Self focusing Hybrid Skyrmions in spatially varying canted ferromagnetic systems

TL;DR

This paper introduces self-focusing hybrid skyrmions in ferromagnetic systems with spatially varying Dzyaloshinskii-Moriya interactions, enabling controlled, boundary-free skyrmion motion for potential memory applications.

Contribution

It demonstrates how spatially varying DMI can induce self-focusing of hybrid skyrmions, allowing for boundary-free, controllable skyrmion trajectories in racetrack memory devices.

Findings

Hybrid skyrmions travel parallel to racetracks with zero Magnus force.

Spatial DMI variation causes skyrmions to self-focus onto tracks.

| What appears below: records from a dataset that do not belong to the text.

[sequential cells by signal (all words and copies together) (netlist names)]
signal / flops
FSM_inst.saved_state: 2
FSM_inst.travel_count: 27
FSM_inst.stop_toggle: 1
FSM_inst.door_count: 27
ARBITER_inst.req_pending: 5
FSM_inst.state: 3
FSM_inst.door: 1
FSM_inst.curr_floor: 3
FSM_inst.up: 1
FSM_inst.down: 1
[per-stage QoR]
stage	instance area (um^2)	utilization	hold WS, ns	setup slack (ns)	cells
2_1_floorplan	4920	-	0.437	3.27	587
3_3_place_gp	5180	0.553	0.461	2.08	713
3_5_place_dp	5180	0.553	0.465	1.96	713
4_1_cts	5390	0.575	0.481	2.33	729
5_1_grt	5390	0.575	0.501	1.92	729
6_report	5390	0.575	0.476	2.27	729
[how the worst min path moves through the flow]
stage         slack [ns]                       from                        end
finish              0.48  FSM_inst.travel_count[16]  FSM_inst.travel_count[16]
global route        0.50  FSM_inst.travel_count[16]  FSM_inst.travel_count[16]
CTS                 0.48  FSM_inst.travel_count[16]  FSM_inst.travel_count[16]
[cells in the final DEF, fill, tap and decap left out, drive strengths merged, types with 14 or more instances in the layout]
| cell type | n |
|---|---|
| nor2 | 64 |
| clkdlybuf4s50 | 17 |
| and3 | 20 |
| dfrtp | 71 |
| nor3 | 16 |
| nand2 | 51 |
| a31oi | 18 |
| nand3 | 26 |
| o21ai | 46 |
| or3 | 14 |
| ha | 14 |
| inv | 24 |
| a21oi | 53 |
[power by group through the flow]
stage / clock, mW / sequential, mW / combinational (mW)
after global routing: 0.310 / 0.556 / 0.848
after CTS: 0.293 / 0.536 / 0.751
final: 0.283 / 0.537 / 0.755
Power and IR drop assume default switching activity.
==> flow/run.sh <==
#!/bin/bash
# OpenROAD 26Q1-2900-gdf79404cd8, Yosys 0.63+post, stock flow scripts
make -C /OpenROAD-flow-scripts/flow DESIGN_CONFIG=/design/flow/config.mk WORK_HOME=/design/flow/orfs finish
==> flow/config.mk <==
export PLATFORM = sky130hd
export DESIGN_NAME = VGA
export DESIGN_NICKNAME = VGA
export VERILOG_FILES = /design/flow/design.v
export SDC_FILE = /design/flow/constraint.sdc
export NUM_CORES = 4
export LEC_CHECK = 1
export CORE_UTILIZATION = 30
==> flow/constraint.sdc <==
current_design VGA

set clk_period 3.6
set clk_io_pct 0.2

create_clock -name clk0 -period $clk_period [get_ports {clk25}]

set non_clock_inputs [all_inputs -no_clocks]
set_input_delay [expr $clk_period * $clk_io_pct] -clock clk0 $non_clock_inputs
set_output_delay [expr $clk_period * $clk_io_pct] -clock clk0 [all_outputs]
==> flow/design.v <==
`timescale 1ns / 1ps
module VGA(
    output reg red,
    output reg green,
    output reg blue,
    output reg hsync,
    output reg vsync,
	 input red_in,
	 input green_in,
	 input blue_in,
	 input red_bg,
	 input green_bg,
	 input blue_bg,
	 input show_ready,
	 input ready_l,
	 input ready_r,
	 input [6:0] leds_out,
    input clk25,
    input rst
    );
	reg [9:0] hcounter, vcounter;
	always @(posedge clk25 or posedge rst)
	begin
		if (rst) {red, green, blue, hsync, vsync} <= {red_bg, green_bg, blue_bg, 0, 0};
		else begin
			if (hcounter == 799) begin
				hcounter <= 0;
				if (vcounter == 524)
					vcounter <= 0;
				else
					vcounter <= vcounter + 1;
			end else begin
				hcounter <= hcounter + 1;
			end
			if (vcounter >= 490 && vcounter < 491)
				vsync <= 0;
			else
				vsync <= 1;
			if (hcounter >= 656 && hcounter < 752)
				hsync <= 0;
			else
				hsync <= 1;
			if (hcounter < 640 && vcounter < 480) begin
				{red, green, blue} <= {red_bg, green_bg, blue_bg};			
				if (show_ready && ready_l && hcounter <= 9)
					{red, green, blue} <= {red_in, green_in, blue_in};
				if (show_ready && ready_r && hcounter >= 629)				
					{red, green, blue} <= {red_in, green_in, blue_in};
				if (vcounter >= 159 && vcounter <= 319)
					if (leds_out[6] && hcounter >= 15 && hcounter <= 85)
						{red, green, blue} <= {red_in, green_in, blue_in};
					else if (leds_out[5] && hcounter >= 105 && hcounter <= 175)
						{red, green, blue} <= {red_in, green_in, blue_in};
					else if (leds_out[4] && hcounter >= 195 && hcounter <= 265)
						{red, green, blue} <= {red_in, green_in, blue_in};
					else if (leds_out[3] && hcounter >= 285 && hcounter <= 355)
						{red, green, blue} <= {red_in, green_in, blue_in};
					else if (leds_out[2] && hcounter >= 375 && hcounter <= 445)
						{red, green, blue} <= {red_in, green_in, blue_in};
					else if (leds_out[1] && hcounter >= 465 && hcounter <= 535)
						{red, green, blue} <= {red_in, green_in, blue_in};
					else if (leds_out[0] && hcounter >= 555 && hcounter <= 625)
						{red, green, blue} <= {red_in, green_in, blue_in};
			end else begin
				{red, green, blue} <= {0, 0, 0};
			end
		end  
	end  
endmodule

Voltage-controlled magnetic anisotropy enables trajectory control.

Abstract

Magnetic skyrmions are quasiparticle configurations in a magnetic film that can act as information carrying bits for ultrasmall, all-electronic nonvolatile memory. The skyrmions can be nucleated and driven by spin-orbit torque from a current driven in a heavy metal underlayer. Along its gyrotropic path, a Magnus force can cause a skyrmion to be annihilated at the boundaries. By combining interfacial and bulk Dzyaloshinskii-Moriya interactions (DMIs), for instance by using a B20 material on top of a heavy metal layer with high spin-orbit coupling, it is possible to engineer a hybrid skyrmion that will travel parallel to the racetrack with zero Magnus force. We show that by using a spatially varying interfacial DMI, a hybrid skyrmion will automatically self-focus onto such a track as its domain angle evolves along the path. Furthermore, using a gate driven voltage controlled magnetic anisotropy, we can control the trajectory of the hybrid skyrmion and its eventual convergence path and lane selection in a racetrack geometry.